Your task is to show every line in the listing below that includes "phase".

▸ Information supplied:
---+---
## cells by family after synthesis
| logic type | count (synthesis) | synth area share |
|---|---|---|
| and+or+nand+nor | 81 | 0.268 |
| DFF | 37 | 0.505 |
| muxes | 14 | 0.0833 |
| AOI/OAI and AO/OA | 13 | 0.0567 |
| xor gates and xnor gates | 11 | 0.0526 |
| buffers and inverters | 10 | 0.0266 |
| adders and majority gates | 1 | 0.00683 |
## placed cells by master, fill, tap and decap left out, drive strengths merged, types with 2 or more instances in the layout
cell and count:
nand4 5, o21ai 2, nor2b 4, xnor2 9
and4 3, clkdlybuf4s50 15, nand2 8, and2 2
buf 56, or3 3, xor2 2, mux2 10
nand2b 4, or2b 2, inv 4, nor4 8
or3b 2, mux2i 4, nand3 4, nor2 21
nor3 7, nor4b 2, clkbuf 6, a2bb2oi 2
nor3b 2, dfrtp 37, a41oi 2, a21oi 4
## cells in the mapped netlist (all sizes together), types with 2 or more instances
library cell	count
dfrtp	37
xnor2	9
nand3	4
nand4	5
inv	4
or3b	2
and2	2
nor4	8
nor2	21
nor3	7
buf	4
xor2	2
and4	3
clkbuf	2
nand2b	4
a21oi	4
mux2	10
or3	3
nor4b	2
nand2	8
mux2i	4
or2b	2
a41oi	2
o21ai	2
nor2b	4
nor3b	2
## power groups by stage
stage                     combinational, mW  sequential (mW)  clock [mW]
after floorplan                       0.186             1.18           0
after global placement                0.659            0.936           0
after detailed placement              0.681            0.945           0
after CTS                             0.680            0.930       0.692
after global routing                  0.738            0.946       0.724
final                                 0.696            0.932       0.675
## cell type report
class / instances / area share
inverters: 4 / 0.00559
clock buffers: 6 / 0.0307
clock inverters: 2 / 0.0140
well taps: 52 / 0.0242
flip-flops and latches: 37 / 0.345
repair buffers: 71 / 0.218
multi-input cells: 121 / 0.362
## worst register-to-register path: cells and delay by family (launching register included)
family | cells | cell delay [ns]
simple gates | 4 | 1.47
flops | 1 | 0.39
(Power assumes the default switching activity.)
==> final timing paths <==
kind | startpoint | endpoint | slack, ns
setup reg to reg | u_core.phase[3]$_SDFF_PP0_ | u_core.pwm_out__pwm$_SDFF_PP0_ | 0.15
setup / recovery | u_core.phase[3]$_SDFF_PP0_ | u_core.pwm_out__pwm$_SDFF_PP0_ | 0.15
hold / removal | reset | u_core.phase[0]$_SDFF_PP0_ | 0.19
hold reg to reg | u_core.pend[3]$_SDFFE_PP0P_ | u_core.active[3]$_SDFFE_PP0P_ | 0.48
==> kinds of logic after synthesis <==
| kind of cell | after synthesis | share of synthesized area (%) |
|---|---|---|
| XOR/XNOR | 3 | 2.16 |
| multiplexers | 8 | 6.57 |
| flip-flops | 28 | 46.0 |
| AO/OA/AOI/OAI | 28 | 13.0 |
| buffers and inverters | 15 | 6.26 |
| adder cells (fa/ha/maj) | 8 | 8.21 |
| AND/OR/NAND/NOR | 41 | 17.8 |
===== config.mk =====
export PLATFORM = sky130hd
export DESIGN_NAME = button_conditioner
export DESIGN_NICKNAME = d
export VERILOG_FILES = /design/src/rtl/button_pkg.sv /design/src/rtl/btn_debounce.sv /design/src/rtl/button_conditioner.sv
export SDC_FILE = /design/constraint.sdc
export NUM_CORES = 1
export LEC_CHECK = 0
export ABC_AREA = 0
export CORE_MARGIN = 10
export CORE_UTILIZATION = 55
export CTS_CLUSTER_SIZE = 40
export DETAILED_ROUTE_END_ITERATION = 8
export PLACE_DENSITY = 0.81
export SLEW_MARGIN = 25
export SYNTH_ARGS = -nofsm -noshare
export SYNTH_HDL_FRONTEND = slang
export SYNTH_SLANG_ARGS = --single-unit

===== constraint.sdc =====
create_clock -name clk -period 4.8 [get_ports clk]
set_input_delay 1.2 -clock clk [delete_from_list [all_inputs] [get_ports clk]]
set_output_delay 1.2 -clock clk [all_outputs]
set_load 0.005 [all_outputs]
==> config.mk <==
export PLATFORM = sky130hd
export DESIGN_NAME = apb_master_arbiter
export DESIGN_NICKNAME = d
export VERILOG_FILES = /design/src/rtl/apb_arb_pkg.sv /design/src/rtl/apb_rr_picker.sv /design/src/rtl/apb_master_arbiter.sv
export SDC_FILE = /design/constraint.sdc
export NUM_CORES = 1
export LEC_CHECK = 0
export CAP_MARGIN = 20
export CORE_AREA = 3 3 159 161
export DETAILED_ROUTE_END_ITERATION = 8
export DIE_AREA = 0 0 162 164
export PLACE_DENSITY_LB_ADDON = 0.1
export REMOVE_ABC_BUFFERS = 1
export SKIP_CTS_REPAIR_TIMING = 1
export SYNTH_ARGS = -nofsm -noshare
export SYNTH_HDL_FRONTEND = slang
export SYNTH_SLANG_ARGS = --single-unit
==> constraint.sdc <==
create_clock -name clk -period 4.5 [get_ports clk]
set_input_delay 0.9 -clock clk [delete_from_list [all_inputs] [get_ports clk]]
set_output_delay 0.9 -clock clk [all_outputs]
set_load 0.1 [all_outputs]
==> src/rtl/apb_arb_pkg.sv <==
// Shared definitions for the APB master arbiter.
//   apb_state_t  : bus sequencing states (IDLE, SETUP, ACCESS)
//   DEF_*        : default parameter values for the arbiter
//   cnt_width()  : width of the pready wait counter for a given timeout
package apb_arb_pkg;

  typedef enum logic [1:0] {
    IDLE   = 2'd0,
    SETUP  = 2'd1,
    ACCESS = 2'd2
  } apb_state_t;

  localparam int DEF_NUM_REQ     = 4;
  localparam int DEF_ADDR_W      = 32;
  localparam int DEF_DATA_W      = 32;
  localparam int DEF_TIMEOUT_CYC = 16;

  // A disabled watchdog (timeout 0) still gets a 1-bit counter so no
  // zero-width vector is ever declared.
  function automatic int cnt_width(input int timeout);
    return (timeout > 0) ? $clog2(timeout + 1) : 1;
  endfunction

endpackage
[config.mk]
export PLATFORM = sky130hd
export DESIGN_NAME = ifu_brchmis_rcv
export DESIGN_NICKNAME = d
export VERILOG_FILES = /design/src/rtl/ifu_brchmis_rcv.sv
export SDC_FILE = /design/constraint.sdc
export NUM_CORES = 1
export LEC_CHECK = 0
export CORE_ASPECT_RATIO = 0.7
export CORE_MARGIN = 3
export CORE_UTILIZATION = 45
export CTS_CLUSTER_DIAMETER = 200
export DETAILED_ROUTE_END_ITERATION = 10
export GPL_ROUTABILITY_DRIVEN = 1
export PLACE_DENSITY = 0.78
export REMOVE_ABC_BUFFERS = 1
export SLEW_MARGIN = 30
export SYNTH_ARGS = -nofsm -noshare
export SYNTH_HDL_FRONTEND = slang
export SYNTH_SLANG_ARGS = --single-unit
[constraint.sdc]
create_clock -name clk -period 2.7 [get_ports clk]
set_input_delay 0.27 -clock clk [delete_from_list [all_inputs] [get_ports clk]]
set_output_delay 0.27 -clock clk [all_outputs]
set_load 0.01 [all_outputs]
**src/rtl/exit_pay_fsm.sv**
```systemverilog
// exit_pay_fsm: exit-lane pay station controller.
// A car presents its ticket, the fee is worked out one hour per cycle,
// bills are collected, and the gate is opened. Unreadable tickets go to
// ERROR. Unpaid tickets are ejected on a payment timeout or when the car
// backs out. Every output is a flop. Each output shows the state and
// balance that take effect on the same clock edge.
module exit_pay_fsm #(
  parameter int unsigned DWIDTH           = 16,
  parameter int unsigned TICKS_PER_SEC    = 100_000_000,
  parameter int unsigned MAX_FEE          = 20,
  parameter int unsigned PAY_TIMEOUT_SEC  = 60,
  parameter int unsigned GATE_TIMEOUT_SEC = 5
) (
  input  logic              clk,
  input  logic              reset,
  input  logic              exit_sensor,
  input  logic              ticket_inserted,
  input  logic              ticket_ok,
  input  logic [DWIDTH-1:0] parking_time_min,
  input  logic              bill_2,
  input  logic              bill_4,
  input  logic              attendant_clear,
  output logic [7:0]        fee_display,
  output logic              exit_gate,
  output logic              thank_you_lamp,
  output logic              see_attendant_lamp,
  output logic              ticket_eject
);

  // ---------------------------------------------------------------------
  // State encoding
  // ---------------------------------------------------------------------
  localparam logic [2:0] IDLE_X      = 3'd0;
  localparam logic [2:0] CALC_FEE    = 3'd1;
  localparam logic [2:0] WAIT_PAY    = 3'd2;
  localparam logic [2:0] X_GATE_OPEN = 3'd3;
  localparam logic [2:0] ERROR       = 3'd4;

  // ---------------------------------------------------------------------
  // Timing constants
  // ---------------------------------------------------------------------
  // The payment timeout at default settings is 6e9 cycles. That does not
  // fit in 32 bits, so all cycle counts are calculated in 64 bits.
  localparam longint unsigned PAY_CYCLES   = 64'(PAY_TIMEOUT_SEC) * 64'(TICKS_PER_SEC);
  localparam longint unsigned GATE_CYCLES  = 64'(GATE_TIMEOUT_SEC) * 64'(TICKS_PER_SEC);
  localparam longint unsigned HALF_CYCLES  = 64'(TICKS_PER_SEC / 2);
  localparam longint unsigned BLINK_CYCLES = 3 * HALF_CYCLES;
  localparam longint unsigned TICK_MAX     = (PAY_CYCLES > GATE_CYCLES) ? PAY_CYCLES
                                                                         : GATE_CYCLES;

  localparam int TW = (TICK_MAX > 1) ? $clog2(TICK_MAX) : 1;
  localparam int BW = (BLINK_CYCLES > 0) ? $clog2(BLINK_CYCLES + 1) : 1;

  // The tick counter starts at 0 when a state is entered. When it reaches
  // *_LAST, that many cycles have been spent in the state.
  localparam logic [TW-1:0] PAY_LAST    = TW'(PAY_CYCLES - 1);
  localparam logic [TW-1:0] GATE_LAST   = TW'(GATE_CYCLES - 1);

  // The blink counter counts down from BLINK_START to 0. The lamp is lit
  // during the top third and the bottom third of that range.
  localparam logic [BW-1:0] BLINK_START = BW'(BLINK_CYCLES);
  localparam logic [BW-1:0] BLINK_HALF  = BW'(HALF_CYCLES);
  localparam logic [BW-1:0] BLINK_TWO_H = BW'(2 * HALF_CYCLES);

  localparam logic [6:0]        MAX_BAL = 7'(MAX_FEE);
  localparam logic [DWIDTH-1:0] HOUR    = DWIDTH'(60);

  // ---------------------------------------------------------------------
  // Registers and their next-state values
  // ---------------------------------------------------------------------
  logic [2:0]        state_q,   state_d;
  logic [6:0]        balance_q, balance_d;
  logic [DWIDTH-1:0] r_q,       r_d;
  logic [TW-1:0]     tick_q,    tick_d;
  logic [BW-1:0]     blink_q,   blink_d;
  logic              sens_q;

  logic [7:0]        fee_q,     fee_d;
  logic              gate_q,    gate_d;
  logic              lamp_q,    lamp_d;
  logic              attend_q,  attend_d;
  logic              eject_q,   eject_d;

  logic              restart_tick;
  logic              sensor_fell;
  logic              bill_any;
  logic [6:0]        bill_amt;

  // A falling edge is detected against last cycle's sensor value.
  assign sensor_fell = sens_q & ~exit_sensor;
  assign bill_any    = bill_2 | bill_4;
  // bill_2 has weight 2 and bill_4 has weight 4. Both together give 6.
  assign bill_amt    = {4'd0, bill_4, bill_2, 1'b0};

  // Converts a balance (0..98) into two BCD digits, with the tens in [7:4].
  function automatic logic [7:0] to_bcd(input logic [6:0] v);
    logic [3:0] tens;
    logic [3:0] ones;
    tens = 4'(v / 7'd10);
    ones = 4'(v % 7'd10);
    return {tens, ones};
  endfunction

  // ---------------------------------------------------------------------
  // Next-state logic for the FSM, the fee remainder and the balance
  // ---------------------------------------------------------------------
  // Computes the next state, the fee iteration, bill handling and the
  // eject pulse.
  always_comb begin
    // NOTE: every variable written in this block gets a default value first.
    // If a path through the case statement skipped an assignment, synthesis
    // would infer a latch to hold the old value.
    state_d      = state_q;
    balance_d    = balance_q;
    r_d          = r_q;
    eject_d      = 1'b0;
    restart_tick = 1'b0;

    case (state_q)
      IDLE_X: begin
        // A ticket with no car in the lane is ignored.
        if (ticket_inserted && exit_sensor) begin
          if (ticket_ok) begin
            r_d       = parking_time_min;
            balance_d = '0;
            state_d   = CALC_FEE;
          end else begin
            state_d   = ERROR;
          end
        end
      end

      CALC_FEE: begin
        // Each cycle charges one started hour, until the time is used up or
        // the cap is reached. MAX_FEE is even, so the balance reaches the
        // cap exactly.
        if ((r_q != '0) && (balance_q < MAX_BAL)) begin
          r_d       = (r_q > HOUR) ? (r_q - HOUR) : '0;
          balance_d = balance_q + 7'd2;
        end else if (balance_q == '0) begin
          state_d   = X_GATE_OPEN;
        end else begin
          state_d   = WAIT_PAY;
        end
      end

      WAIT_PAY: begin
        if (balance_q == '0) begin
          // The balance reached zero last cycle, so the gate opens now.
          state_d = X_GATE_OPEN;
        end else if (sensor_fell || ((tick_q == PAY_LAST) && !bill_any)) begin
          // The car left or the customer stopped paying: give the ticket back.
          eject_d   = 1'b1;
          balance_d = '0;
          state_d   = IDLE_X;
        end else if (bill_any) begin
          // Overpayment is kept; the balance saturates at zero.
          balance_d    = (balance_q > bill_amt) ? (balance_q - bill_amt) : '0;
          restart_tick = 1'b1;
        end
      end

      X_GATE_OPEN: begin
        // The gate closes when the car passes or when the timeout expires,
        // whichever happens first.
        if (sensor_fell || (tick_q == GATE_LAST)) begin
          state_d = IDLE_X;
        end
      end

      ERROR: begin
        if (attendant_clear) begin
          state_d = IDLE_X;
        end
      end

      default: begin
        state_d = IDLE_X;
      end
    endcase
  end

  // ---------------------------------------------------------------------
  // Shared tick counter and the independent blink counter
  // ---------------------------------------------------------------------
  // The tick counter restarts on every state change and on each accepted
  // bill. The blink counter is reloaded when X_GATE_OPEN is entered and then
  // counts down to zero, even after the state has moved on.
  always_comb begin
    if ((state_d != state_q) || restart_tick) begin
      tick_d = '0;
    end else begin
      tick_d = tick_q + TW'(1);
    end

    if ((state_d == X_GATE_OPEN) && (state_q != X_GATE_OPEN)) begin
      blink_d = BLINK_START;
    end else if (blink_q != '0) begin
      blink_d = blink_q - BW'(1);
    end else begin
      blink_d = '0;
    end
  end

  // ---------------------------------------------------------------------
  // Output decode from the next-state values
  // ---------------------------------------------------------------------
  // Computes the output values that the output flops will load, so each
  // output changes on the same edge as the state it reflects.
  always_comb begin
    fee_d    = ((state_d == CALC_FEE) || (state_d == WAIT_PAY)) ? to_bcd(balance_d)
                                                                : 8'h00;
    gate_d   = (state_d == X_GATE_OPEN);
    attend_d = (state_d == ERROR);
    // Lit for the first half second, dark for the second, lit for the third.
    lamp_d   = (blink_d > BLINK_TWO_H) || ((blink_d != '0) && (blink_d <= BLINK_HALF));
  end

  // ---------------------------------------------------------------------
  // State and datapath registers
  // ---------------------------------------------------------------------
  // Holds the FSM state, the balance, the fee remainder, both timers and the
  // delayed sensor sample.
  always_ff @(posedge clk) begin
    // NOTE: this design has no memory arrays. Every flop is a control or
    // datapath register, so every flop is cleared by reset. Reset is checked
    // before any other input, so it takes priority over all of them.
    if (reset) begin
      state_q   <= IDLE_X;
      balance_q <= '0;
      r_q       <= '0;
      tick_q    <= '0;
      blink_q   <= '0;
      sens_q    <= 1'b0;
    end else begin
      // NOTE: sequential state uses non-blocking assignments. All flops
      // sample their _d values from before the edge, so the order of these
      // statements does not matter.
      state_q   <= state_d;
      balance_q <= balance_d;
      r_q       <= r_d;
      tick_q    <= tick_d;
      blink_q   <= blink_d;
      sens_q    <= exit_sensor;
    end
  end

  // ---------------------------------------------------------------------
  // Output registers
  // ---------------------------------------------------------------------
  // Output flops. Reset drives every output to 0 on the next edge.
  always_ff @(posedge clk) begin
    if (reset) begin
      fee_q    <= 8'h00;
      gate_q   <= 1'b0;
      lamp_q   <= 1'b0;
      attend_q <= 1'b0;
      eject_q  <= 1'b0;
    end else begin
      fee_q    <= fee_d;
      gate_q   <= gate_d;
      lamp_q   <= lamp_d;
      attend_q <= attend_d;
      eject_q  <= eject_d;
    end
  end

  assign fee_display        = fee_q;
  assign exit_gate          = gate_q;
  assign thank_you_lamp     = lamp_q;
  assign see_attendant_lamp = attend_q;
  assign ticket_eject       = eject_q;

endmodule
```
`config.mk`:
```
export PLATFORM = sky130hd
export DESIGN_NAME = abc_ascii_uint_parser
export DESIGN_NICKNAME = d
export VERILOG_FILES = /design/src/rtl/abc_ascii_uint_parser.sv
export SDC_FILE = /design/constraint.sdc
export NUM_CORES = 1
export LEC_CHECK = 0
export CORE_UTILIZATION = 35
export DETAILED_ROUTE_END_ITERATION = 12
export SLEW_MARGIN = 20
export SYNTH_ARGS = -nofsm -noshare
export SYNTH_HDL_FRONTEND = slang
export SYNTH_SLANG_ARGS = --single-unit
```
`constraint.sdc`:
```
create_clock -name CLK -period 4.8 [get_ports CLK]
set_input_delay 0.96 -clock CLK [delete_from_list [all_inputs] [get_ports CLK]]
set_output_delay 0.96 -clock CLK [all_outputs]
set_load 0.02 [all_outputs]
```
---+---
▸ Answer for the task:
setup reg to reg | u_core.phase[3]$_SDFF_PP0_ | u_core.pwm_out__pwm$_SDFF_PP0_ | 0.15
setup / recovery | u_core.phase[3]$_SDFF_PP0_ | u_core.pwm_out__pwm$_SDFF_PP0_ | 0.15
hold / removal | reset | u_core.phase[0]$_SDFF_PP0_ | 0.19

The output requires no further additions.